Problem: If a line holds the word "decap", copy it from the entries.

Records excerpted from a collection:
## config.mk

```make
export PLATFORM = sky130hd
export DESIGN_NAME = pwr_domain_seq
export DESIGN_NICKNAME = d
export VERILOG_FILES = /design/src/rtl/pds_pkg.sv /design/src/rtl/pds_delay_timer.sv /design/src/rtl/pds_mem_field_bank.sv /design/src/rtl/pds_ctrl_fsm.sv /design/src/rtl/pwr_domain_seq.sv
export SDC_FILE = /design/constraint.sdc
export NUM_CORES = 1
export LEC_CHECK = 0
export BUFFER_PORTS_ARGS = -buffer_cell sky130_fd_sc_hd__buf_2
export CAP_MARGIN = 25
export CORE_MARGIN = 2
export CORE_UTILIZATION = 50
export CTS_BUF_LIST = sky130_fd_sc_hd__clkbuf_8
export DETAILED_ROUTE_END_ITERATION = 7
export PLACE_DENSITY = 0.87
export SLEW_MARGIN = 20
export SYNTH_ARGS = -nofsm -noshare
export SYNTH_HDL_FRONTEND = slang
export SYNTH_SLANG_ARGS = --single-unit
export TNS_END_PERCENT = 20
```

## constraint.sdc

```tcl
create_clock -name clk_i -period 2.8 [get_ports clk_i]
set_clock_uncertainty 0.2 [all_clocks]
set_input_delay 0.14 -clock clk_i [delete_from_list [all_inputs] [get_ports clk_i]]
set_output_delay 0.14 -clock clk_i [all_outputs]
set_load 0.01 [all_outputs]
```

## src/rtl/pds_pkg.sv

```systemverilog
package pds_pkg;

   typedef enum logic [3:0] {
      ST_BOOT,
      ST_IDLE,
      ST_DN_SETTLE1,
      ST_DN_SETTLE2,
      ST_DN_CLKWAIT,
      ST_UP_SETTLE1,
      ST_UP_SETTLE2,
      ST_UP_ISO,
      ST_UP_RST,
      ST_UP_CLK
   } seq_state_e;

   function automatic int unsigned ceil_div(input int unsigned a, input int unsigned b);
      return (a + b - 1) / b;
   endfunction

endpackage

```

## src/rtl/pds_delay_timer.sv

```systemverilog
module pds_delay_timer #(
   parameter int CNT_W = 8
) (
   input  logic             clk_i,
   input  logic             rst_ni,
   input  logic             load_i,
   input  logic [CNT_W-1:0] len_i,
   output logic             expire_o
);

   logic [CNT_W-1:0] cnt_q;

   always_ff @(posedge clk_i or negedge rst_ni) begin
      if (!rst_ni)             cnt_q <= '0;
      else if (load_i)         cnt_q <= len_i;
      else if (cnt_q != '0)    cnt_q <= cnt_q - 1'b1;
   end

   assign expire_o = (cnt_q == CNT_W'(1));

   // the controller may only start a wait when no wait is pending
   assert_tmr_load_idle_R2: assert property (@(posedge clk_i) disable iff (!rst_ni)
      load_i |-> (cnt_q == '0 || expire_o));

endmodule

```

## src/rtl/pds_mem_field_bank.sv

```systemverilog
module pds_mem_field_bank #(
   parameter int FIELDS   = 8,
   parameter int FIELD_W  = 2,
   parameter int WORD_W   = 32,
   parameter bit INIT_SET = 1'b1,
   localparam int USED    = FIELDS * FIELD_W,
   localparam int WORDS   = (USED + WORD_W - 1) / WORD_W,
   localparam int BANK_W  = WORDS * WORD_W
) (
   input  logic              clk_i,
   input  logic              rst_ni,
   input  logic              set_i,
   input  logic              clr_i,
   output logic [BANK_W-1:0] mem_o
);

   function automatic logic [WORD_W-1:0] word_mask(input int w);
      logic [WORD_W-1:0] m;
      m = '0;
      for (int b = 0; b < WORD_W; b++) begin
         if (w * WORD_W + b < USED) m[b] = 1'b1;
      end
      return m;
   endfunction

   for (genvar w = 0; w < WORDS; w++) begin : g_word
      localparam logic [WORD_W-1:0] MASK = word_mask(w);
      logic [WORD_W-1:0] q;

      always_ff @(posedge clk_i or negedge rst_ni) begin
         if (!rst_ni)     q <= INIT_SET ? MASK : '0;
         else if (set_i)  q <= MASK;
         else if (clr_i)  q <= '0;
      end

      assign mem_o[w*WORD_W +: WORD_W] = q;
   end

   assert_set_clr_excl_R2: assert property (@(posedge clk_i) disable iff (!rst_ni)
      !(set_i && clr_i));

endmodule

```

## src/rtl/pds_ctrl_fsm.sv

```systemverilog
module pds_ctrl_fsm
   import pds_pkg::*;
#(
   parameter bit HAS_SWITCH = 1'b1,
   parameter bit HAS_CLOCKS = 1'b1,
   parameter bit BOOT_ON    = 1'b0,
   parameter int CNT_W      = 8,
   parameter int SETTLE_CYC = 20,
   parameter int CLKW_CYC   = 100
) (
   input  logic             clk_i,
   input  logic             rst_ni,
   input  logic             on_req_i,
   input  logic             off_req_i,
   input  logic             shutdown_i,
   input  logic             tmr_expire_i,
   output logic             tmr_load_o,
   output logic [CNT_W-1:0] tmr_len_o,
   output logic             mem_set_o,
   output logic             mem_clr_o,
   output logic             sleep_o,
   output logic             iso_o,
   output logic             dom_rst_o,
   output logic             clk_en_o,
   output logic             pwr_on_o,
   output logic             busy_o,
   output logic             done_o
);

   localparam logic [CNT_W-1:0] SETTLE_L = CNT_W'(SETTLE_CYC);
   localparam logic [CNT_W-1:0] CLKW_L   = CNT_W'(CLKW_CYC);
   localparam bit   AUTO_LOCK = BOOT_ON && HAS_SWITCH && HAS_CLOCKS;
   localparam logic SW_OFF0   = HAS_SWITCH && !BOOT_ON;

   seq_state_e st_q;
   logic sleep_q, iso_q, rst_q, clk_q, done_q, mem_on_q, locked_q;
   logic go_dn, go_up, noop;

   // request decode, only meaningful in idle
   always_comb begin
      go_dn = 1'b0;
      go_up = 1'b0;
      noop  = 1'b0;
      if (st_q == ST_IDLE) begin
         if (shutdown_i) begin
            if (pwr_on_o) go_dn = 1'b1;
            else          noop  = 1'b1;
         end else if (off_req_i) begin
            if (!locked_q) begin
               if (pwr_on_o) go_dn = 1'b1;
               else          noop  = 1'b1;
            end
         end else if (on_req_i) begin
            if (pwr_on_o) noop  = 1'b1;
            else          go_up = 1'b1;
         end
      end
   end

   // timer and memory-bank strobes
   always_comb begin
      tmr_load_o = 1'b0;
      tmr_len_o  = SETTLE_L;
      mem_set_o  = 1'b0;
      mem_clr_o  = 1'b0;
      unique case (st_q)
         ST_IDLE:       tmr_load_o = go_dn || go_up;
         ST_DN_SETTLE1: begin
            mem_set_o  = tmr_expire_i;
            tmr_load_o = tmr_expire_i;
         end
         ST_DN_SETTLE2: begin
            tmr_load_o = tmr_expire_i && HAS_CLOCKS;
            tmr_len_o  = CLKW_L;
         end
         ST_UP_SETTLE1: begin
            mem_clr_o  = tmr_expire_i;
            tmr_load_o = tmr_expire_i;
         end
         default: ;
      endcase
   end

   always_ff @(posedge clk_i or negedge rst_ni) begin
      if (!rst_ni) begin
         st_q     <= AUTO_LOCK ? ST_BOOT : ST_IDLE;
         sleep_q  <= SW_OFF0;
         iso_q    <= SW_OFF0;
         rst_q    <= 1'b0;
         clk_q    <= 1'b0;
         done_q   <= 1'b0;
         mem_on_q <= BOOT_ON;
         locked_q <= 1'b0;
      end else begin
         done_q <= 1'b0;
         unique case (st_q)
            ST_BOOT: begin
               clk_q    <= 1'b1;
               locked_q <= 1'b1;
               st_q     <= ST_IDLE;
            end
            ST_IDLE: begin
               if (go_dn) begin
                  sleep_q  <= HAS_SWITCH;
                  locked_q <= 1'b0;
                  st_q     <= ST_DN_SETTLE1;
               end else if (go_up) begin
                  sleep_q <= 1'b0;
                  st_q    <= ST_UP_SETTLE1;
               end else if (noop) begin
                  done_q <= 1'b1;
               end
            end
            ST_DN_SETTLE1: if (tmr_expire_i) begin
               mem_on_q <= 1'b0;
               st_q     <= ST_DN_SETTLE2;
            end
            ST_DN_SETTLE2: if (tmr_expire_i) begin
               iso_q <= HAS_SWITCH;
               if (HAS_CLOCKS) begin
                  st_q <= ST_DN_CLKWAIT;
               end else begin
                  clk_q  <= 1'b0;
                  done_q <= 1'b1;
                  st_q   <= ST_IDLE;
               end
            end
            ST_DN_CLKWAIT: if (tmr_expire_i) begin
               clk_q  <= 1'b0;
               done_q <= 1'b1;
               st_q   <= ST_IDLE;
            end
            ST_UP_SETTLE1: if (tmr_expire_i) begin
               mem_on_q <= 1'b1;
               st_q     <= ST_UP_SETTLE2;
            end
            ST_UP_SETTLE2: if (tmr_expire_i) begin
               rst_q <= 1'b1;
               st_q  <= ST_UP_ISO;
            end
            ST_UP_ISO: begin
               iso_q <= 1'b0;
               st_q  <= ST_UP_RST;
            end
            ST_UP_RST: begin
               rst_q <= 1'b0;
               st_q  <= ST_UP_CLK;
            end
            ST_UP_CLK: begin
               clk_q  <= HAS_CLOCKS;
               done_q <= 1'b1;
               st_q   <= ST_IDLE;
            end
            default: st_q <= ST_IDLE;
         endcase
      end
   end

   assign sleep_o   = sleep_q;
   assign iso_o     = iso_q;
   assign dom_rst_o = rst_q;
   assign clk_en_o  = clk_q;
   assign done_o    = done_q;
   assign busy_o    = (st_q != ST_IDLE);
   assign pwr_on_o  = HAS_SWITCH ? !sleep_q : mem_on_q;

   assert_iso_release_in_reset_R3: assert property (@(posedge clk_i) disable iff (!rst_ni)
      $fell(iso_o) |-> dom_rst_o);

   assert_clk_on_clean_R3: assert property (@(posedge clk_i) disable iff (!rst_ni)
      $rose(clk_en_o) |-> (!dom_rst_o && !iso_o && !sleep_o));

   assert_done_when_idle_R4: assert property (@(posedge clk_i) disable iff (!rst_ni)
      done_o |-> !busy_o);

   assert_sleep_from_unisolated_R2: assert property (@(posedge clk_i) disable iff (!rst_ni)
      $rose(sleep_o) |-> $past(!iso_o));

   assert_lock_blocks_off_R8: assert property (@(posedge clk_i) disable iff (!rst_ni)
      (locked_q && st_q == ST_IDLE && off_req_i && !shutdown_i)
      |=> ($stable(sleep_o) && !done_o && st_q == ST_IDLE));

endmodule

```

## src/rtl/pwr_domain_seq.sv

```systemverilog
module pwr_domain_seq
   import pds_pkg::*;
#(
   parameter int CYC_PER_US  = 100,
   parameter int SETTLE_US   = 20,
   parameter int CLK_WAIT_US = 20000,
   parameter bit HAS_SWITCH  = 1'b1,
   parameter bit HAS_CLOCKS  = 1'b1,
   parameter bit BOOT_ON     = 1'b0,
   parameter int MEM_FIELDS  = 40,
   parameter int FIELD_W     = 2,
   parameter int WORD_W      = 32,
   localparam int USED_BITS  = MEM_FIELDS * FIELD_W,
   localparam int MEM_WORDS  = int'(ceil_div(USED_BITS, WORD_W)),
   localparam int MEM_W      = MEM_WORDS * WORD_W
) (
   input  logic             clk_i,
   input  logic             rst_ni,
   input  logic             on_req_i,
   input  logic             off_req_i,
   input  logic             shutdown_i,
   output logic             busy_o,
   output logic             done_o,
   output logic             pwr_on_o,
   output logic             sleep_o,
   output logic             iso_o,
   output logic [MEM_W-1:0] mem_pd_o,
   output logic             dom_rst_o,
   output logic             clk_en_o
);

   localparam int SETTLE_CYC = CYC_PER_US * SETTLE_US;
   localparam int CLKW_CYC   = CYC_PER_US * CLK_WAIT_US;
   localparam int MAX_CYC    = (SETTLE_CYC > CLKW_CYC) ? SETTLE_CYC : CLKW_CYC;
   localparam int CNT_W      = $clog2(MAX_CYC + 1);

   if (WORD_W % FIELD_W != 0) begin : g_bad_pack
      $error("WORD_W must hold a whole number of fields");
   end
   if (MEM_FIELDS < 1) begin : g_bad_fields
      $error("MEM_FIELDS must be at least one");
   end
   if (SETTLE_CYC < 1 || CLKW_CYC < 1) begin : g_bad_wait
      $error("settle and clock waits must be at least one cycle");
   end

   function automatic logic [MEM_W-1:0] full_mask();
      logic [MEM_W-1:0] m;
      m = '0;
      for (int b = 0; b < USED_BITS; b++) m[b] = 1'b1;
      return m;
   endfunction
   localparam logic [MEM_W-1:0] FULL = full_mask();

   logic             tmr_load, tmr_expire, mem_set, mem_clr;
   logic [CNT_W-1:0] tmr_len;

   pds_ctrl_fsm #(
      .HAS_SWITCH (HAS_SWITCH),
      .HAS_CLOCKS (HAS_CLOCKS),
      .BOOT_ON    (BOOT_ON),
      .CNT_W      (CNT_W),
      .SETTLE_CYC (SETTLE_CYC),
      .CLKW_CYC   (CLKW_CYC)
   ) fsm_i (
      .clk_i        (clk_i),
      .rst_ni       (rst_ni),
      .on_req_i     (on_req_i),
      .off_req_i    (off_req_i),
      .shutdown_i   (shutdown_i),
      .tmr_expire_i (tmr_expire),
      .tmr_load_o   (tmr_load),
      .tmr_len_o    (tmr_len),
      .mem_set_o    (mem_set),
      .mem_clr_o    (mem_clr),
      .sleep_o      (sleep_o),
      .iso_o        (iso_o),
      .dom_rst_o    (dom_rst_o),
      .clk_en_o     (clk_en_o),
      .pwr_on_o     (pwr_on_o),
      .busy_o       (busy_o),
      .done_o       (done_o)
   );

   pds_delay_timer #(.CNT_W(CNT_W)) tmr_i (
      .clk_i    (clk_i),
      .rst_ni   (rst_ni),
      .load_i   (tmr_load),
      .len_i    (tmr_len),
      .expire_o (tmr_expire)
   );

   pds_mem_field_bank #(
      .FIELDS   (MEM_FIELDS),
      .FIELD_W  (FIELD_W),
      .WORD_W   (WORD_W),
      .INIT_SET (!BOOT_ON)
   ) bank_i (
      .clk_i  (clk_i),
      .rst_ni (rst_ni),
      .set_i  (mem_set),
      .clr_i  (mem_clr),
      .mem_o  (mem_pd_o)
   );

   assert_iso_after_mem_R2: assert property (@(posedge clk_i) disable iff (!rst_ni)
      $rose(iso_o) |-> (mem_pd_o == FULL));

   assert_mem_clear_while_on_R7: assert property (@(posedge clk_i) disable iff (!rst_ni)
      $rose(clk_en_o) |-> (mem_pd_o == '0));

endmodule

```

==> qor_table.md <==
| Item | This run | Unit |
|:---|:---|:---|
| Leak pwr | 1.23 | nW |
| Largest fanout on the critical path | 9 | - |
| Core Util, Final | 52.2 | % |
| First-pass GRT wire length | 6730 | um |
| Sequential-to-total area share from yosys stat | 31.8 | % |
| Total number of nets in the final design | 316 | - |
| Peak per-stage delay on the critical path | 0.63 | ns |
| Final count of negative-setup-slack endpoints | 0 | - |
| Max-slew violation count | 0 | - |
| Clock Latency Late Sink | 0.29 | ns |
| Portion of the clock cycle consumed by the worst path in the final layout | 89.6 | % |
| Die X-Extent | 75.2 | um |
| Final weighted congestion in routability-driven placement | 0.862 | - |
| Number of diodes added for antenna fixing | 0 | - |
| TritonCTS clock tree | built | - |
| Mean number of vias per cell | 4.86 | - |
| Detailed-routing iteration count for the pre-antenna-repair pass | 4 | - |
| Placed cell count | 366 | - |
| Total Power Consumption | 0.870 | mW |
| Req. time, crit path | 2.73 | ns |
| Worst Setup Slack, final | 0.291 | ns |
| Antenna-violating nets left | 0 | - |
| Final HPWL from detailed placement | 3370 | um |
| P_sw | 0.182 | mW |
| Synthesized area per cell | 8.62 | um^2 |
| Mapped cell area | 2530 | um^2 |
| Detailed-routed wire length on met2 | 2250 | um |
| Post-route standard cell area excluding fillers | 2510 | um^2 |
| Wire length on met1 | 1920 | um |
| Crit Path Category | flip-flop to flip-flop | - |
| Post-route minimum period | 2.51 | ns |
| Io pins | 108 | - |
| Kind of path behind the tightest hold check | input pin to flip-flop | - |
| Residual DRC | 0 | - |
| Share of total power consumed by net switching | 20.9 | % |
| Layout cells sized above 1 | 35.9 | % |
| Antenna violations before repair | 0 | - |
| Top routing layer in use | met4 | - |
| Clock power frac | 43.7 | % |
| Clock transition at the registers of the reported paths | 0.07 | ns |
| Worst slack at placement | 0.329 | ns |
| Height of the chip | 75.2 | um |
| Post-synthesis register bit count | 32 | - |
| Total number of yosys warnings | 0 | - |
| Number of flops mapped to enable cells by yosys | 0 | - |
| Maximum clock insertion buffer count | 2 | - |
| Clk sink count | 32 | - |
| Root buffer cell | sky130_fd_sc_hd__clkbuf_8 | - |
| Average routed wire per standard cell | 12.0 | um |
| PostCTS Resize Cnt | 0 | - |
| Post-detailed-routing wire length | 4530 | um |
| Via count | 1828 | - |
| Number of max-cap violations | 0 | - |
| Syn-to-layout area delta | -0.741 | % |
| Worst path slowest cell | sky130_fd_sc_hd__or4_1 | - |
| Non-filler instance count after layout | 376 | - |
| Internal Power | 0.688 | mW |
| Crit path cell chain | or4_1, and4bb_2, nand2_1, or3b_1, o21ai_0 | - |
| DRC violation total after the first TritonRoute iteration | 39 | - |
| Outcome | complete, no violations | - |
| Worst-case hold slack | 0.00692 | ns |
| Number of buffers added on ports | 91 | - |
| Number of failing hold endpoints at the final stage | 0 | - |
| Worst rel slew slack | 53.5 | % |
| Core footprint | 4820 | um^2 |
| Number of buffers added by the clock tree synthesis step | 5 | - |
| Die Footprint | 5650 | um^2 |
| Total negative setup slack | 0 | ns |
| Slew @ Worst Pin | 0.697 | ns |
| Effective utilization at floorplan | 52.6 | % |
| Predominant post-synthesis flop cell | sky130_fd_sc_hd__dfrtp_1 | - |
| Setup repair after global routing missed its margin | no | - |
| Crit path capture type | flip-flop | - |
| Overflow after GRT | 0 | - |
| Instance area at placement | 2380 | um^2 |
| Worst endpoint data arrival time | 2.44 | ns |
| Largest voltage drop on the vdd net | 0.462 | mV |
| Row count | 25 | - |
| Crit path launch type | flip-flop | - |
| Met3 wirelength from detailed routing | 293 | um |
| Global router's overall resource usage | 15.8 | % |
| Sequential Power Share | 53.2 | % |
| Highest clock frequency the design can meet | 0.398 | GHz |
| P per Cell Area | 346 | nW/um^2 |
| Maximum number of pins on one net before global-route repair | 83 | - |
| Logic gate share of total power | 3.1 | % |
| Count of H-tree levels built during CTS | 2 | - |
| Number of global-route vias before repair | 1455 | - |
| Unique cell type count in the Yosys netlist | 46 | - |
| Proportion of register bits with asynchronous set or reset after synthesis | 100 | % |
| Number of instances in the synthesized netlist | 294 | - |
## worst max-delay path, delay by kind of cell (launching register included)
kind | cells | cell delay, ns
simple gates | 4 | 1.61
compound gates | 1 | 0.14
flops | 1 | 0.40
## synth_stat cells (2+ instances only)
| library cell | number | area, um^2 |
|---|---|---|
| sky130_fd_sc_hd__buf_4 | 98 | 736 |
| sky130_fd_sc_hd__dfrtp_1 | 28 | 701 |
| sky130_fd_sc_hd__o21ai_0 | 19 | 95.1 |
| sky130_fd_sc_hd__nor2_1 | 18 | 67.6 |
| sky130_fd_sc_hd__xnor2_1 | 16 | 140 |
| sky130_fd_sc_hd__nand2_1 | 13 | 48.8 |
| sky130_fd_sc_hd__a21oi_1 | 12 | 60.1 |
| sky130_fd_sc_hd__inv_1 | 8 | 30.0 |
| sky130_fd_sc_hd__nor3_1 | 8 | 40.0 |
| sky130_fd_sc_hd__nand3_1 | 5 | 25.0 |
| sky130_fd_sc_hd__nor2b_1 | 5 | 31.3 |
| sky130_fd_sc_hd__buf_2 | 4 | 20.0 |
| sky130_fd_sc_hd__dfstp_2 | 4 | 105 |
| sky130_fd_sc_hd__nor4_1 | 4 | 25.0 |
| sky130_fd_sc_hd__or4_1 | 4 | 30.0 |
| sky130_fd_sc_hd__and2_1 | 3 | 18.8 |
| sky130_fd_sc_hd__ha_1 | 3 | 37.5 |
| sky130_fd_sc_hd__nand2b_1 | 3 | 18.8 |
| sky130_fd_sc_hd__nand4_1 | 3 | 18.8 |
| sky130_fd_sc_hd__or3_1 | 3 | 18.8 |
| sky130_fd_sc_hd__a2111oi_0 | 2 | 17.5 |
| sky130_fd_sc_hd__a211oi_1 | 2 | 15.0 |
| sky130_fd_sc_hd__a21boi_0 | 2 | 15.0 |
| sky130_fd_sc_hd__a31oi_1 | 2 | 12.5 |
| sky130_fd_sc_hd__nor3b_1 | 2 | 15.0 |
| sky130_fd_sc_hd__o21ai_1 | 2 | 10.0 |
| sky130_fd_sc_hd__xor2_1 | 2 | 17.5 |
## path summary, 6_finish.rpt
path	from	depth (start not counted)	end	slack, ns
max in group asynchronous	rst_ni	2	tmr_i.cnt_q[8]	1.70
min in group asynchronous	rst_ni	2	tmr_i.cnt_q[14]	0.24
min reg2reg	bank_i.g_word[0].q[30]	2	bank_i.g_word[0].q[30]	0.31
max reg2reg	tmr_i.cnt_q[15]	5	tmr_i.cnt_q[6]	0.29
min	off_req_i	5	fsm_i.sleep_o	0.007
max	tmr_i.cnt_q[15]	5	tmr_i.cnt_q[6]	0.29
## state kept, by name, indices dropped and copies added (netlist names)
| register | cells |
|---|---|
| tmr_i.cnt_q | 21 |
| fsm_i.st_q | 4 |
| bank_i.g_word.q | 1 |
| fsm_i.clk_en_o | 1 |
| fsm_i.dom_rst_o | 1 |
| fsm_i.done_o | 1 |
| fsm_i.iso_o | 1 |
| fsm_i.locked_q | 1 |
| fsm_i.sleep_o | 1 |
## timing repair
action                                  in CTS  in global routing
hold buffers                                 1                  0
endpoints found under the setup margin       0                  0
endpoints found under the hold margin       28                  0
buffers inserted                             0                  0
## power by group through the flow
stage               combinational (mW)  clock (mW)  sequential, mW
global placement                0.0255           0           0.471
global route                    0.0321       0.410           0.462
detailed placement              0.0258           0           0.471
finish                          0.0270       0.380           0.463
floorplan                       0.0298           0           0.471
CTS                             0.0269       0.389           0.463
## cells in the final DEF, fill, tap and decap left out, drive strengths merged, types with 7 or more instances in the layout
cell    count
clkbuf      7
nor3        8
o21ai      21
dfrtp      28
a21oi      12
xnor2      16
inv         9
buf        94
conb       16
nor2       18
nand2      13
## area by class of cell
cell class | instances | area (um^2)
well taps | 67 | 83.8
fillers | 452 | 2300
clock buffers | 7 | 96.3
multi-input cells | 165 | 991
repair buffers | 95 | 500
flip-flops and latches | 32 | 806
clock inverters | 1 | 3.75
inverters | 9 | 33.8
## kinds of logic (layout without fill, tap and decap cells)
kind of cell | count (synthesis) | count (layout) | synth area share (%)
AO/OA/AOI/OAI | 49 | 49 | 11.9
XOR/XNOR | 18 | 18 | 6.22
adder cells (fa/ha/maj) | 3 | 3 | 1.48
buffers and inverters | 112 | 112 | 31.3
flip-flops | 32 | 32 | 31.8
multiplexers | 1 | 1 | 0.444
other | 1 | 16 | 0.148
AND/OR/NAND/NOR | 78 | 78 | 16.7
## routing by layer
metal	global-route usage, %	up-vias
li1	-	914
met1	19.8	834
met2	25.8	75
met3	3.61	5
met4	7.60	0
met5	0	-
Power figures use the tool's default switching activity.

Exercise answer:
## cells in the final DEF, fill, tap and decap left out, drive strengths merged, types with 7 or more instances in the layout
## kinds of logic (layout without fill, tap and decap cells)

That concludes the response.